Research Methodology: Data Collection (cont.) • Modified Bitcoin clients were installed simultaneously to 140 computers located at different parts of the world to monitor as large part of the Bitcoin network as possible. • Installed the monitoring clients on computers integrated into PlanetLab, a system maintained for network communication research. • The data collection campaign took slightly more than two months between 10/14/2013 and 12/20/2013. During this period 300 million records were obtained, in which 4155387 transactions and 124498 IP addresses were identified. • The collected data was imported into a SQL database server. • All data used in the analysis is made publicly available by the Bitcoin users as it is required by the Bitcoin protocol.
Research Findings: Identification Metrics Distribution of the probabilities assigned to the accepted user-IP address pairings • The majority of the probabilities are above 0.9, the average value of the pairings is 95.52% • Two peaks at 0.952, and close to 1: • Clients that initiate a relatively few transactions. • Servers offering wallet services • The more initiated transactions can be taken into account, the higher the probability will be that can be assigned to the pairings. • 22363 users identified, and 1797 IP addresses were assignedto them.
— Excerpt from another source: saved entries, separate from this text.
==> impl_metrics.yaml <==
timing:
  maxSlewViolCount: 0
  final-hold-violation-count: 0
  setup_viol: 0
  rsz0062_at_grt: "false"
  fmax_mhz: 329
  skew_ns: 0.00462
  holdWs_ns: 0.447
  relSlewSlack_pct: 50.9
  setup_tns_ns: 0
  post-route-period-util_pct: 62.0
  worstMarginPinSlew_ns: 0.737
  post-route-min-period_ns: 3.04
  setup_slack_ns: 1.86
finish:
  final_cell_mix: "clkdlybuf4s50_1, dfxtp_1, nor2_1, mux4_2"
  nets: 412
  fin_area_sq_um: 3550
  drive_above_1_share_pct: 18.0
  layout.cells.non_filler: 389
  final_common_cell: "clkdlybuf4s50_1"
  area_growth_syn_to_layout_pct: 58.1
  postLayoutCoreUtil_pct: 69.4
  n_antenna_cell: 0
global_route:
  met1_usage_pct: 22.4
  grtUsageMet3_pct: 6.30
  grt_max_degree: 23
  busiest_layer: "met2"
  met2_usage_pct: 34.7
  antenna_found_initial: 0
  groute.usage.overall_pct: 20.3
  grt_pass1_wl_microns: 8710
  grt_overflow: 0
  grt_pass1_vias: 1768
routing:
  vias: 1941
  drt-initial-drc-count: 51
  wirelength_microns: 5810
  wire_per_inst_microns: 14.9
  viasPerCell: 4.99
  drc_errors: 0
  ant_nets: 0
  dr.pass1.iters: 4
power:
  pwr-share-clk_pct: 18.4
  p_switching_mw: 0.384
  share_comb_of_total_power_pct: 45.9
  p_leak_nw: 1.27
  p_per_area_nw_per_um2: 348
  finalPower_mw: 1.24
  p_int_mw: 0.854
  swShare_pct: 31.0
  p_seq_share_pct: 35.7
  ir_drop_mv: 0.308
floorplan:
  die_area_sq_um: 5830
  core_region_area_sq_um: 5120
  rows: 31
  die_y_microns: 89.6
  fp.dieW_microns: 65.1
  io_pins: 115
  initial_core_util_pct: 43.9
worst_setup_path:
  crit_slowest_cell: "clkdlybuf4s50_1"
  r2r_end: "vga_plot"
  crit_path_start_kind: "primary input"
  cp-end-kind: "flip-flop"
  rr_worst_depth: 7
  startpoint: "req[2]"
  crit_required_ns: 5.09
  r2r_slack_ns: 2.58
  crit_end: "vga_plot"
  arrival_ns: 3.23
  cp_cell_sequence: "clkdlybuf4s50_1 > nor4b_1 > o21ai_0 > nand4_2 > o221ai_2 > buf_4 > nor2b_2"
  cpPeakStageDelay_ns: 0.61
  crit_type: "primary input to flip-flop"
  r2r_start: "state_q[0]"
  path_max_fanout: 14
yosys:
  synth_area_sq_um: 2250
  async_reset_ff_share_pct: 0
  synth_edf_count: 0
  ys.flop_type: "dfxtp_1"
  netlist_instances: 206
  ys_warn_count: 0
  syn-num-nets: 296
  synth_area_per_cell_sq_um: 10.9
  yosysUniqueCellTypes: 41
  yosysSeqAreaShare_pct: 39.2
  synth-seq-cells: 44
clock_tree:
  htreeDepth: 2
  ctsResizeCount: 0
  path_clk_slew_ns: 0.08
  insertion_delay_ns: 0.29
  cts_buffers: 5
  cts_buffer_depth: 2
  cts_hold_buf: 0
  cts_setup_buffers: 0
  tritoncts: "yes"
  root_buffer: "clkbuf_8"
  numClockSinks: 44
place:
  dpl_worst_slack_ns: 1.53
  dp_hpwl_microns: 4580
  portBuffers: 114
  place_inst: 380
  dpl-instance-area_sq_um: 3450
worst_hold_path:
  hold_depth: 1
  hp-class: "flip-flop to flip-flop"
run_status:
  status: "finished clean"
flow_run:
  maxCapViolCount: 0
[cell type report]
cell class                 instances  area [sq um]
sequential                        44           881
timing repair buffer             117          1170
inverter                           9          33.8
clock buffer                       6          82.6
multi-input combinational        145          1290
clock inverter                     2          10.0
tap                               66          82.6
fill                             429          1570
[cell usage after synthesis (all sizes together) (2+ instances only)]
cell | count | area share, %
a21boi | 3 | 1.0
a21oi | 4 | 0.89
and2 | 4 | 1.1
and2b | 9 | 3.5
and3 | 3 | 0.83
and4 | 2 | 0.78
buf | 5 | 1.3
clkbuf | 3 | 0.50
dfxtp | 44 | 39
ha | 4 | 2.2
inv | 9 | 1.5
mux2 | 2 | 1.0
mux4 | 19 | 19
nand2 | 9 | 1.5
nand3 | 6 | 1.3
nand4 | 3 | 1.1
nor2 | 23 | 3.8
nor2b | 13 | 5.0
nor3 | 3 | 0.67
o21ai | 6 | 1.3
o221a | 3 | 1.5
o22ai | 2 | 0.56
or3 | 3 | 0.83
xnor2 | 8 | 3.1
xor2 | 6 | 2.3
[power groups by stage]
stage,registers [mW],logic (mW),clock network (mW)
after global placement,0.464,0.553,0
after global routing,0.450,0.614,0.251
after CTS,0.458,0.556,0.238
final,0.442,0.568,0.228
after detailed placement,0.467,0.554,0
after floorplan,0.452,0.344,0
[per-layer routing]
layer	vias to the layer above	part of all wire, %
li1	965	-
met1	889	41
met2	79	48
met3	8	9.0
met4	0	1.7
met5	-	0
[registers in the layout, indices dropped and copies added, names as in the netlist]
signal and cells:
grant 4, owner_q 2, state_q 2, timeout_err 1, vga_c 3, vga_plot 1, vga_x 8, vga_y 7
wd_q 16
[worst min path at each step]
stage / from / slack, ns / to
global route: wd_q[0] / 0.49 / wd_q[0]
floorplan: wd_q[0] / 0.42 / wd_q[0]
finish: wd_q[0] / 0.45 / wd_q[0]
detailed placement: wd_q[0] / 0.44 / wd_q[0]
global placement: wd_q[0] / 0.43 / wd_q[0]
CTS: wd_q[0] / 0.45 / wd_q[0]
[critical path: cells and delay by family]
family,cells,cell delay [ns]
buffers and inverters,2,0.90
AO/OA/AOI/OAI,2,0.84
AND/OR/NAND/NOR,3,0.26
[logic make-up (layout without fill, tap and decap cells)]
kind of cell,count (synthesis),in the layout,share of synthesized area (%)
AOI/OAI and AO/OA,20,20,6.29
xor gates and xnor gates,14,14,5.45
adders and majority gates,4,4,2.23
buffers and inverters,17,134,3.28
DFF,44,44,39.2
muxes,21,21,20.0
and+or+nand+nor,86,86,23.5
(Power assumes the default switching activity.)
Research Findings: Calculating the Balances Total balance of all identified users versus time • The steep drop during the possibly due to the significant increase of exchange rate • −0.91 linear correlation coefficient between total amount of Bitcoin owned by the identified users and the exchange rate • At the time of the measurement 13,500,000 Bitcoin were in circulation Exchange rate of Bitcoin versus time
Research Findings: Geographical Distribution of Bitcoin Distribution of Bitcoin clients
Recommendations for Future Work • Expand scope of monitored systems (those with the installed client program) from ~100 to several times more • Evaluate methodology with other digital currencies • Evaluate methodology with other Blockchain systems outside of digital currency • Evaluate methodology while intentionally introducing Bitcoin obfuscation tools (e.g. tumblers, coinjoins) for researcher owned Bitcoin • Correlate location of Bitcoin transactions to Tor nodes
Conclusions • Installed a modified Bitcoin client program on over a hundred computers, which recorded the propagating messages on the network that announced new transactions. • Based on the information propagation properties of these messages, developed a mathematical model using Naive Bayes classifier method to assign Bitcoin addresses to the clients that most likely control them. • As a result, Bitcoin address—IP address mappings were identified. • Through the IP addresses of the clients, we could determine their geographical location, which enabled the spatial analysis of distribution and flow of Bitcoin. • Method is cheap in terms of resources, the algorithms are easy to implement and can be combined with other Bitcoin-transaction related information. • The monitoring clients do not need to be connected to other Bitcoin users in any detectable way (i.e. communication among them is trivially achieved outside the Bitcoin protocol), making it virtually impossible to reveal their monitoring activity.